## Material to process:
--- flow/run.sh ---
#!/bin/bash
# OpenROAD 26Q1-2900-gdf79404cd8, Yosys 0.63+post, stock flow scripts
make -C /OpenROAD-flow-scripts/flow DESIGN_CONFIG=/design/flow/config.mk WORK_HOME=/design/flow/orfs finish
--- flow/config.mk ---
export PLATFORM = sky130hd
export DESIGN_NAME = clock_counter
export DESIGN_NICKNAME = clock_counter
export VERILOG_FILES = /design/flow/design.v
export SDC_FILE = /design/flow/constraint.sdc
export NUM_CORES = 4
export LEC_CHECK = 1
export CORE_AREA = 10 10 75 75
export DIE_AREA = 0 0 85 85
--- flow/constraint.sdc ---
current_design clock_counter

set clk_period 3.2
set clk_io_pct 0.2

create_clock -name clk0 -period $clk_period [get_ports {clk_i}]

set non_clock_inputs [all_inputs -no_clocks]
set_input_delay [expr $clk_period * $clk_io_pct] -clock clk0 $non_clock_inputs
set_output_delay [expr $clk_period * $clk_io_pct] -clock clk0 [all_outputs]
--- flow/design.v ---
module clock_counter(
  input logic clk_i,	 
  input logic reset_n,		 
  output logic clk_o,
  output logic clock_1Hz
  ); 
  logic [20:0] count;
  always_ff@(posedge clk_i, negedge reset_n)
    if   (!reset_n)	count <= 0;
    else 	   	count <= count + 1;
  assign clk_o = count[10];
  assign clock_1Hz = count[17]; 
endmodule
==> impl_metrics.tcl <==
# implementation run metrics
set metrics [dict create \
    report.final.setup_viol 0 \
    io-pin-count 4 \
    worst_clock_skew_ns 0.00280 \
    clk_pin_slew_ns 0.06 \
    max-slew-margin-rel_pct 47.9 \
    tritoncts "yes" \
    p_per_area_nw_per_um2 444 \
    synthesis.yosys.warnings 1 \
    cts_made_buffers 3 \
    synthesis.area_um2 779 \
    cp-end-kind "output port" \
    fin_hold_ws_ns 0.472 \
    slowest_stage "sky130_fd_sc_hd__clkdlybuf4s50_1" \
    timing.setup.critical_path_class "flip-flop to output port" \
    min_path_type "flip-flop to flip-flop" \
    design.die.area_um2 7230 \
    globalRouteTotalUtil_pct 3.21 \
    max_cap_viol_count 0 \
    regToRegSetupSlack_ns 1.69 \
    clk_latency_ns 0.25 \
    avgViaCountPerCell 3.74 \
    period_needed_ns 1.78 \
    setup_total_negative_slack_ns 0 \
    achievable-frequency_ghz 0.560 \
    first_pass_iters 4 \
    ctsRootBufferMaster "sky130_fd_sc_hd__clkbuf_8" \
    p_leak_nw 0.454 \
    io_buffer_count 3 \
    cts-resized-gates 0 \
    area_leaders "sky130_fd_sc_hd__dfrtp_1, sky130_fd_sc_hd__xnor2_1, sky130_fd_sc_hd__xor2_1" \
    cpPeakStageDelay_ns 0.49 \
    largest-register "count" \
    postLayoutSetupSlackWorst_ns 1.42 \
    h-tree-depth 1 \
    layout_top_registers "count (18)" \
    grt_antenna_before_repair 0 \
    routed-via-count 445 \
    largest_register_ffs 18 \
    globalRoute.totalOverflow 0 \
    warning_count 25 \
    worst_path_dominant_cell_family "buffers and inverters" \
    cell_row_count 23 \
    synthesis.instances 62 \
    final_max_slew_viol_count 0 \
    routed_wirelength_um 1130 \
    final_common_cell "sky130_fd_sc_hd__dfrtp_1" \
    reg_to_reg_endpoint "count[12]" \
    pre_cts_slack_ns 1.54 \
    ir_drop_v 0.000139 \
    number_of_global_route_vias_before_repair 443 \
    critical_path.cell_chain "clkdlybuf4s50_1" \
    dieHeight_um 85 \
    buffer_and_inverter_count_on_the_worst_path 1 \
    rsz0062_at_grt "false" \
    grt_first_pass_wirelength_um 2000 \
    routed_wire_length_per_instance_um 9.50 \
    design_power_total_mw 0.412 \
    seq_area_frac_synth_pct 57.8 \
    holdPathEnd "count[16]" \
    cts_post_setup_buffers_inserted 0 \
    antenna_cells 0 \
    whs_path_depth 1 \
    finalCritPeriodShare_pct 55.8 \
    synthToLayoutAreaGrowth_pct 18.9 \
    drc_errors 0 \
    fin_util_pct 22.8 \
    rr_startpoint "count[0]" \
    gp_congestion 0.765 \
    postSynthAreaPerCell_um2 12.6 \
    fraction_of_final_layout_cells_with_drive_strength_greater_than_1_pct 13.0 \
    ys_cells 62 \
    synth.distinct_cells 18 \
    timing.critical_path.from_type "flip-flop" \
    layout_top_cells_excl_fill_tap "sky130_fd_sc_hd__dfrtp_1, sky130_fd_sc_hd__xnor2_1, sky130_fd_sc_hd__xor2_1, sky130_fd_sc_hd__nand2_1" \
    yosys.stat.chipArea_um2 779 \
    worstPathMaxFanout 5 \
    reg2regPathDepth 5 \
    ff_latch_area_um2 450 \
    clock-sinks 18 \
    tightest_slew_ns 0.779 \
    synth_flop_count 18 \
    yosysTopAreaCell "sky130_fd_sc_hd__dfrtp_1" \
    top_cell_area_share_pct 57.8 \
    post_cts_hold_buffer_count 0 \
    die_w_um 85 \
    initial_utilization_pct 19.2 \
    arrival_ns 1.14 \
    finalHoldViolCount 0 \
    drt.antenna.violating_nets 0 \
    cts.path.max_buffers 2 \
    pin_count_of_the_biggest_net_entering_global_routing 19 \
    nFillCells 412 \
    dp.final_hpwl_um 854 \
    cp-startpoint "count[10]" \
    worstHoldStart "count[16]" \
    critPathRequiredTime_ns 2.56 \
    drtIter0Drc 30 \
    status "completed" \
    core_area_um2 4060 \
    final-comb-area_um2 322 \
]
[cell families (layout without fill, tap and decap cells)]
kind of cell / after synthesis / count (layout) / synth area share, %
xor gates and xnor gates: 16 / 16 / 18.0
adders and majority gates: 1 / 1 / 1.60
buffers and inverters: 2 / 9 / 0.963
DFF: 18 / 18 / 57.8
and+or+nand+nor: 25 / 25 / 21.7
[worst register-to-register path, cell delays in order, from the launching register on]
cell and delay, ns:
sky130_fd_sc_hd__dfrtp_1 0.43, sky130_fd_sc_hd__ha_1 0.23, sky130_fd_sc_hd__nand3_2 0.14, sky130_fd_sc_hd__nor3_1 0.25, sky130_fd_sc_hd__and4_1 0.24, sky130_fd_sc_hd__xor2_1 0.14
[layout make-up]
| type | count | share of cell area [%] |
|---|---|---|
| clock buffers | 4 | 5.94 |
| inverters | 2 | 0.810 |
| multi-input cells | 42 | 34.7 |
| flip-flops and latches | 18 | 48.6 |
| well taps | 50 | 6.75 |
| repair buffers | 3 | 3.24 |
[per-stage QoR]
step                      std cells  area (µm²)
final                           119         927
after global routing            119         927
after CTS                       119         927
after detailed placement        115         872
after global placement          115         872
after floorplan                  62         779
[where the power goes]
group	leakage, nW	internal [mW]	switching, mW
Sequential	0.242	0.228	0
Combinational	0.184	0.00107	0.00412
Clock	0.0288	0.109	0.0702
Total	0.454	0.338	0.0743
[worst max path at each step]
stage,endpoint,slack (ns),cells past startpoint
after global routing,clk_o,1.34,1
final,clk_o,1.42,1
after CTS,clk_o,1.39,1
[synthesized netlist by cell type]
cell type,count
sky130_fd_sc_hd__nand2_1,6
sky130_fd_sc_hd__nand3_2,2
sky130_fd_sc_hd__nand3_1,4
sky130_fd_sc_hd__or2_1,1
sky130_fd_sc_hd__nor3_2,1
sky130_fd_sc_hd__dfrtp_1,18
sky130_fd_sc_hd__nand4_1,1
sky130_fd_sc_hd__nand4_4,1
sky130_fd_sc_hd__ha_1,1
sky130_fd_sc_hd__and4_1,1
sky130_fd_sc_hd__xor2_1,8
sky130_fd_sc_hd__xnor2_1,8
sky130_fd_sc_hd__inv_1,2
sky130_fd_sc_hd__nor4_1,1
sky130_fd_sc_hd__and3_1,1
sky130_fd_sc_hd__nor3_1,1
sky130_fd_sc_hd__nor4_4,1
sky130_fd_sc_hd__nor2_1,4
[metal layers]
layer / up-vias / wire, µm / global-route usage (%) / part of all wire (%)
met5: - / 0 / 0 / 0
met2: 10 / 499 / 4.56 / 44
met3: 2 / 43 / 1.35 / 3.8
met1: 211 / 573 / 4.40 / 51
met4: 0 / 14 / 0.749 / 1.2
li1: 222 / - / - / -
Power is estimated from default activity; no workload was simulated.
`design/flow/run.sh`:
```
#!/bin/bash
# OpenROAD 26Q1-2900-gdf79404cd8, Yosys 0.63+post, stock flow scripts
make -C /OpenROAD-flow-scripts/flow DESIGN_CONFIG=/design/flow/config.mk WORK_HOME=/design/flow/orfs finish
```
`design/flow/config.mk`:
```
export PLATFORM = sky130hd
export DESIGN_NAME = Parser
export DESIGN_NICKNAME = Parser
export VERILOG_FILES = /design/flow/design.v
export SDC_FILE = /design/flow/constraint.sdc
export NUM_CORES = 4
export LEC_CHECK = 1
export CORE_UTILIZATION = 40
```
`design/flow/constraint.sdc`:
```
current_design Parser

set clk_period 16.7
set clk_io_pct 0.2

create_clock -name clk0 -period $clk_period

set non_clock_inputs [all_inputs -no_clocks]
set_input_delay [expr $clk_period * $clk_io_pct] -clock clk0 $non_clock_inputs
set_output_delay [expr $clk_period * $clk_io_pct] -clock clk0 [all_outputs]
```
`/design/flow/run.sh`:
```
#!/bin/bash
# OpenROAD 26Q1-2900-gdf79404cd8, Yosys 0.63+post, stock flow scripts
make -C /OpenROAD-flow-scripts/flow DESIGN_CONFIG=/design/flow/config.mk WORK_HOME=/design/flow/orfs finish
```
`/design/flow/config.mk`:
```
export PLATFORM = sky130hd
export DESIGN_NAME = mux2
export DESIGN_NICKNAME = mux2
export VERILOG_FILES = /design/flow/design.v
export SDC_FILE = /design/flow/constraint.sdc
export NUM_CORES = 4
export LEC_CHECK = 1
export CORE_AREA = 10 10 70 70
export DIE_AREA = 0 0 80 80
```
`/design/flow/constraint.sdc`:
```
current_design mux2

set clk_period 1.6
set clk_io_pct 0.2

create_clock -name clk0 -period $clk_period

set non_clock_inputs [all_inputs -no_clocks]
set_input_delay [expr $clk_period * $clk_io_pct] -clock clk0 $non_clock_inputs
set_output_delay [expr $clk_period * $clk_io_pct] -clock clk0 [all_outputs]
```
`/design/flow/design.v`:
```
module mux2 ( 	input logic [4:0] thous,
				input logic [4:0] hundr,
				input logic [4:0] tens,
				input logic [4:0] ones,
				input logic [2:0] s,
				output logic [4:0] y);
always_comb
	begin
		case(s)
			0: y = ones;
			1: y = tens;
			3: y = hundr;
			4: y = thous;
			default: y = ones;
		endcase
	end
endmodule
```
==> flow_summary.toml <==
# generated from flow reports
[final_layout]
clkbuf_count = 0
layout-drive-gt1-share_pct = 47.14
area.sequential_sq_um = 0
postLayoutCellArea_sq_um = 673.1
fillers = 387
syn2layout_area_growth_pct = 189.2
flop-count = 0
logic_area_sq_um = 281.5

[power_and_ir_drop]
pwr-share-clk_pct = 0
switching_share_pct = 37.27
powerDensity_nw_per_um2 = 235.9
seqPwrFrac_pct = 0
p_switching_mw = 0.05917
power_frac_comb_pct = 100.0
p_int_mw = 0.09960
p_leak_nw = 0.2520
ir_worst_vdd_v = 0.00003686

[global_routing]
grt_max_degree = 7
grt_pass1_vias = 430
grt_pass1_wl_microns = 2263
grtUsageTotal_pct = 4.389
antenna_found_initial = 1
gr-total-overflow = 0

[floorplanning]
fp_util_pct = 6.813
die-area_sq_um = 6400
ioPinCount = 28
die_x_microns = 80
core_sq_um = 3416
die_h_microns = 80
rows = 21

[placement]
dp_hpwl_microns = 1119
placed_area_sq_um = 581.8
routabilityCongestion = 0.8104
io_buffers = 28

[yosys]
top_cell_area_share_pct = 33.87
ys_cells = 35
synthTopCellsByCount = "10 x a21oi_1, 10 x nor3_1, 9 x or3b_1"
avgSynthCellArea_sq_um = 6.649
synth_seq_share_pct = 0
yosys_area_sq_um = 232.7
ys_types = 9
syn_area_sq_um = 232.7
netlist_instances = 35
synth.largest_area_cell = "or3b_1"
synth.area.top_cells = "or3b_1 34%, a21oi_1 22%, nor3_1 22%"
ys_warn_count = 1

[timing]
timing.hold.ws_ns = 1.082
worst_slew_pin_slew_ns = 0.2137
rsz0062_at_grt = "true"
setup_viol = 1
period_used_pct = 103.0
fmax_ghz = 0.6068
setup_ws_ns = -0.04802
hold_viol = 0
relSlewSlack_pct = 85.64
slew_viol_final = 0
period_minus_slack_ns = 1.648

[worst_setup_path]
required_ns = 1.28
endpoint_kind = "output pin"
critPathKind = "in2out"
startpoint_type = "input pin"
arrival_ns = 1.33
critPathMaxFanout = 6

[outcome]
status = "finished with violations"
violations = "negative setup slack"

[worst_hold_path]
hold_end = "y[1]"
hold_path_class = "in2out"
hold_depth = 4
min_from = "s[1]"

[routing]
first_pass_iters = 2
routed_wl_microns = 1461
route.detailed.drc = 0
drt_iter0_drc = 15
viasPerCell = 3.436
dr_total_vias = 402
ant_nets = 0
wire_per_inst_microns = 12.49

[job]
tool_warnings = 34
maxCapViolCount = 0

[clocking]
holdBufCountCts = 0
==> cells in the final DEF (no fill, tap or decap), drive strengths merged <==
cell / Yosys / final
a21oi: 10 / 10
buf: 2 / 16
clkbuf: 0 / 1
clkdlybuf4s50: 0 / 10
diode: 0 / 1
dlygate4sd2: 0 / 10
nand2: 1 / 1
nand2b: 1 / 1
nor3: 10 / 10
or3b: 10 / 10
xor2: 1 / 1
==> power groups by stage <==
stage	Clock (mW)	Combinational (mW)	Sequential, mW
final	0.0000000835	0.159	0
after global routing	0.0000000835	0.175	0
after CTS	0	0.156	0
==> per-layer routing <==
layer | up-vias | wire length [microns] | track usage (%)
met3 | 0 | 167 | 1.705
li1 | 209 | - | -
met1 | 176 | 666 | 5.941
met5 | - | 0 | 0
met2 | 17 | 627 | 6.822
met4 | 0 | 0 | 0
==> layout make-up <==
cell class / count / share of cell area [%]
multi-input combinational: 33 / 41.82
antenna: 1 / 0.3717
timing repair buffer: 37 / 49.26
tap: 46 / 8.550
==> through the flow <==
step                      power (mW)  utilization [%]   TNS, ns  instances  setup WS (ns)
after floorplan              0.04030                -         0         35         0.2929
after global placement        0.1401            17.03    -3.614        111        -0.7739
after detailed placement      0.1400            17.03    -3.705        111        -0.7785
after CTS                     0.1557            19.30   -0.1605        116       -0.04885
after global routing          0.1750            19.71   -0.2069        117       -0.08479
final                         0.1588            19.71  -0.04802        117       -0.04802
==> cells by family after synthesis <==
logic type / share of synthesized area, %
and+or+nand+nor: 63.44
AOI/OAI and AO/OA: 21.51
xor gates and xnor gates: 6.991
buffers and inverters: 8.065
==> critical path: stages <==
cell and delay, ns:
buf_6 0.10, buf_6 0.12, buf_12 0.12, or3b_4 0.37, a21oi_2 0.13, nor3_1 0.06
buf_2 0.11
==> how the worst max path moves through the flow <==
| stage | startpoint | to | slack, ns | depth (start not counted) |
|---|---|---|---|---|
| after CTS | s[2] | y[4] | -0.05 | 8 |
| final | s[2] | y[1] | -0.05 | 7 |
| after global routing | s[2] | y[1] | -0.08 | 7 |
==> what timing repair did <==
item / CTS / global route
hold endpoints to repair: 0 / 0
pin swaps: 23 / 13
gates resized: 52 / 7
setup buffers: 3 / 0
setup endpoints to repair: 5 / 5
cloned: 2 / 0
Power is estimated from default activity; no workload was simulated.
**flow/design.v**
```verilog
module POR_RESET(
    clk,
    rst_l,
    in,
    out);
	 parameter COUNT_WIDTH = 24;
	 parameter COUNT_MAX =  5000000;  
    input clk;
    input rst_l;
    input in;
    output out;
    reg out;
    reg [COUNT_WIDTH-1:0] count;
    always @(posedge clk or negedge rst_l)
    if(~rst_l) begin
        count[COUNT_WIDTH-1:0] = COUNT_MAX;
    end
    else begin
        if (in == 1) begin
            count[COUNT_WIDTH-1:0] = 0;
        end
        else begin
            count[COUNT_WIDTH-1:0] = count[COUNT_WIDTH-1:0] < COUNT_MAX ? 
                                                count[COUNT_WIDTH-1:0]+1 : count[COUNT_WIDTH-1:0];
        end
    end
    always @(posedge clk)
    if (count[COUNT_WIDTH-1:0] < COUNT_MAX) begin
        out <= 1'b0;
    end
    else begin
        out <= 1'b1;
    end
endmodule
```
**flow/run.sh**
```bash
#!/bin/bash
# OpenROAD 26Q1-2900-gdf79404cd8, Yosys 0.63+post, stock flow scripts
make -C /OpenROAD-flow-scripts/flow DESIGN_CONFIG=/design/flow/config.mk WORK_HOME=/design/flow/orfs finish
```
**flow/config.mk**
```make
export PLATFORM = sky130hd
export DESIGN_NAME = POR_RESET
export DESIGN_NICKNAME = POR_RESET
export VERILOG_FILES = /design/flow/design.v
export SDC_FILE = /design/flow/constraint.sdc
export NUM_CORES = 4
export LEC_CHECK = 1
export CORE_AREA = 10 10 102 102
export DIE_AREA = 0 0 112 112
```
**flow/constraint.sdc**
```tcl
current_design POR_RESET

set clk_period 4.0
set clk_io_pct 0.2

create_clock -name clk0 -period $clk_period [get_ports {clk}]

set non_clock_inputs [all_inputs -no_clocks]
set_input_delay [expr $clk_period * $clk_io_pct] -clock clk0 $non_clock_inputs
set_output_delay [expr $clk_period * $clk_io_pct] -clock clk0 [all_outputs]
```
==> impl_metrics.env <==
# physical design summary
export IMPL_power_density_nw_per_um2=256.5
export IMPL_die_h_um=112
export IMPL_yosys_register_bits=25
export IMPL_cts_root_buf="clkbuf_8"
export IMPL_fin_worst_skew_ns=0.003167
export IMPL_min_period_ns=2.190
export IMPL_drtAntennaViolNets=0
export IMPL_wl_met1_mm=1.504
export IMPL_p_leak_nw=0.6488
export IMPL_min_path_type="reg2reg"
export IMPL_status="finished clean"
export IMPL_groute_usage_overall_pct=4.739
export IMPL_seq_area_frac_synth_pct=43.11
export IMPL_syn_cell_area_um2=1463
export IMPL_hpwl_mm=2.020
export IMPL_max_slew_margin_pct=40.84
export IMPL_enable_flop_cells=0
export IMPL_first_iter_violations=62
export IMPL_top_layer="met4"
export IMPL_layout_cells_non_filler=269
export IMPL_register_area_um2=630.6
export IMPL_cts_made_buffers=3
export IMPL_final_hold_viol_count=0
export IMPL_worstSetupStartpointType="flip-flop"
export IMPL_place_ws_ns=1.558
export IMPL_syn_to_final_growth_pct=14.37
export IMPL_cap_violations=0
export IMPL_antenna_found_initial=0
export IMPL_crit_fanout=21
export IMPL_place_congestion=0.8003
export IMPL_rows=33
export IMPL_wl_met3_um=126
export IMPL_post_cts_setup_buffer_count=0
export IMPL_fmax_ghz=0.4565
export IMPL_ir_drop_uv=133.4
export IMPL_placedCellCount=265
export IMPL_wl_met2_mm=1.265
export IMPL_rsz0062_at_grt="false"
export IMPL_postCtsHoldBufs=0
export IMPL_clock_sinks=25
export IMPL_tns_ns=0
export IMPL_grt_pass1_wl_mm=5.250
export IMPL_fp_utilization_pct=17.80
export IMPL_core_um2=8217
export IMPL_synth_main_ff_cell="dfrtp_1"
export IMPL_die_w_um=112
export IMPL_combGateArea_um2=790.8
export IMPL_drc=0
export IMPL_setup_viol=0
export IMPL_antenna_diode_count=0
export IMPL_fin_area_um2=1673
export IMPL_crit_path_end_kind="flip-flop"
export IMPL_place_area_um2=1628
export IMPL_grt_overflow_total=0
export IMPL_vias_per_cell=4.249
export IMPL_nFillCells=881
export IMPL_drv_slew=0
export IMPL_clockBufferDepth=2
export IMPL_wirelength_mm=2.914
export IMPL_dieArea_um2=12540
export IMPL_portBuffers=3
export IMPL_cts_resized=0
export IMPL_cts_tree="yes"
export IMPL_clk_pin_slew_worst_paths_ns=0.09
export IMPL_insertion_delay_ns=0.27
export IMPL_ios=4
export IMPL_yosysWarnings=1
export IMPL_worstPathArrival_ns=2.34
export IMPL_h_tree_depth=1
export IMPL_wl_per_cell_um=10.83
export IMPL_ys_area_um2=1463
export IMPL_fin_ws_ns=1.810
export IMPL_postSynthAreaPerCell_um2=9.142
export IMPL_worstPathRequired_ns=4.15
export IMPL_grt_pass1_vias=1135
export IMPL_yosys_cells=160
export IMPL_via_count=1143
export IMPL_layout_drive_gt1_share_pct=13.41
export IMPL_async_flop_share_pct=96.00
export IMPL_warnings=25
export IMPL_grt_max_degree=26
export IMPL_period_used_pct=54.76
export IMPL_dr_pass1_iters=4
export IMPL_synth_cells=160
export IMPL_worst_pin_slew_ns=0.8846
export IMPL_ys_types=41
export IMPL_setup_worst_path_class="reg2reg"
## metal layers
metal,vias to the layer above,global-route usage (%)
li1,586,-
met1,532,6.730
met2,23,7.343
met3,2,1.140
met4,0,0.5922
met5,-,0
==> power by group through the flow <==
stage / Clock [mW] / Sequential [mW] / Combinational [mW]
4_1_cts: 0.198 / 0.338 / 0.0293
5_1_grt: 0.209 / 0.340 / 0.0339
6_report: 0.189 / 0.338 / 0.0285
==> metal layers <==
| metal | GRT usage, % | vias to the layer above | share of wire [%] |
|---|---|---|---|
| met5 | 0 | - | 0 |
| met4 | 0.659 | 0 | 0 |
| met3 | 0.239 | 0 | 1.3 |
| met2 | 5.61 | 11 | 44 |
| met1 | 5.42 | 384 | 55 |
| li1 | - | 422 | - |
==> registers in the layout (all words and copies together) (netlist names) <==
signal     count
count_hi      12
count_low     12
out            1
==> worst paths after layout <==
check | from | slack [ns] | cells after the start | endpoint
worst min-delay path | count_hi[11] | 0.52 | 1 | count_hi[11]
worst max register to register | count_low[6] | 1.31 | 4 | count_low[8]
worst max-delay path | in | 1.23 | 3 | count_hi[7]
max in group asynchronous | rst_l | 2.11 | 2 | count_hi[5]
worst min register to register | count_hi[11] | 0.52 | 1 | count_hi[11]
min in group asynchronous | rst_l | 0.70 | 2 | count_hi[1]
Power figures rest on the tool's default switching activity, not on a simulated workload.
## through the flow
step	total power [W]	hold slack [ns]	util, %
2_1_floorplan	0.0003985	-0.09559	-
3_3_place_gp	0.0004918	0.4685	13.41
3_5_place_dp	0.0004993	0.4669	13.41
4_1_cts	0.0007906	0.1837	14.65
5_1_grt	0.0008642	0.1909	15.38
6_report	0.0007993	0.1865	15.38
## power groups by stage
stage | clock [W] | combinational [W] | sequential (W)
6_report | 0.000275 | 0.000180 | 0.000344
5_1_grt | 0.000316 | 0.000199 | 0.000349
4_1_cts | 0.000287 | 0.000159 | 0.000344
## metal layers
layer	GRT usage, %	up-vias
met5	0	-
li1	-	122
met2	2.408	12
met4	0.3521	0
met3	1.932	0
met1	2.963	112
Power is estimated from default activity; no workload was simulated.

## Exercise:
Copy every line from the records that holds the string "thous".

## Output for this exercise:
module mux2 ( 	input logic [4:0] thous,
			4: y = thous;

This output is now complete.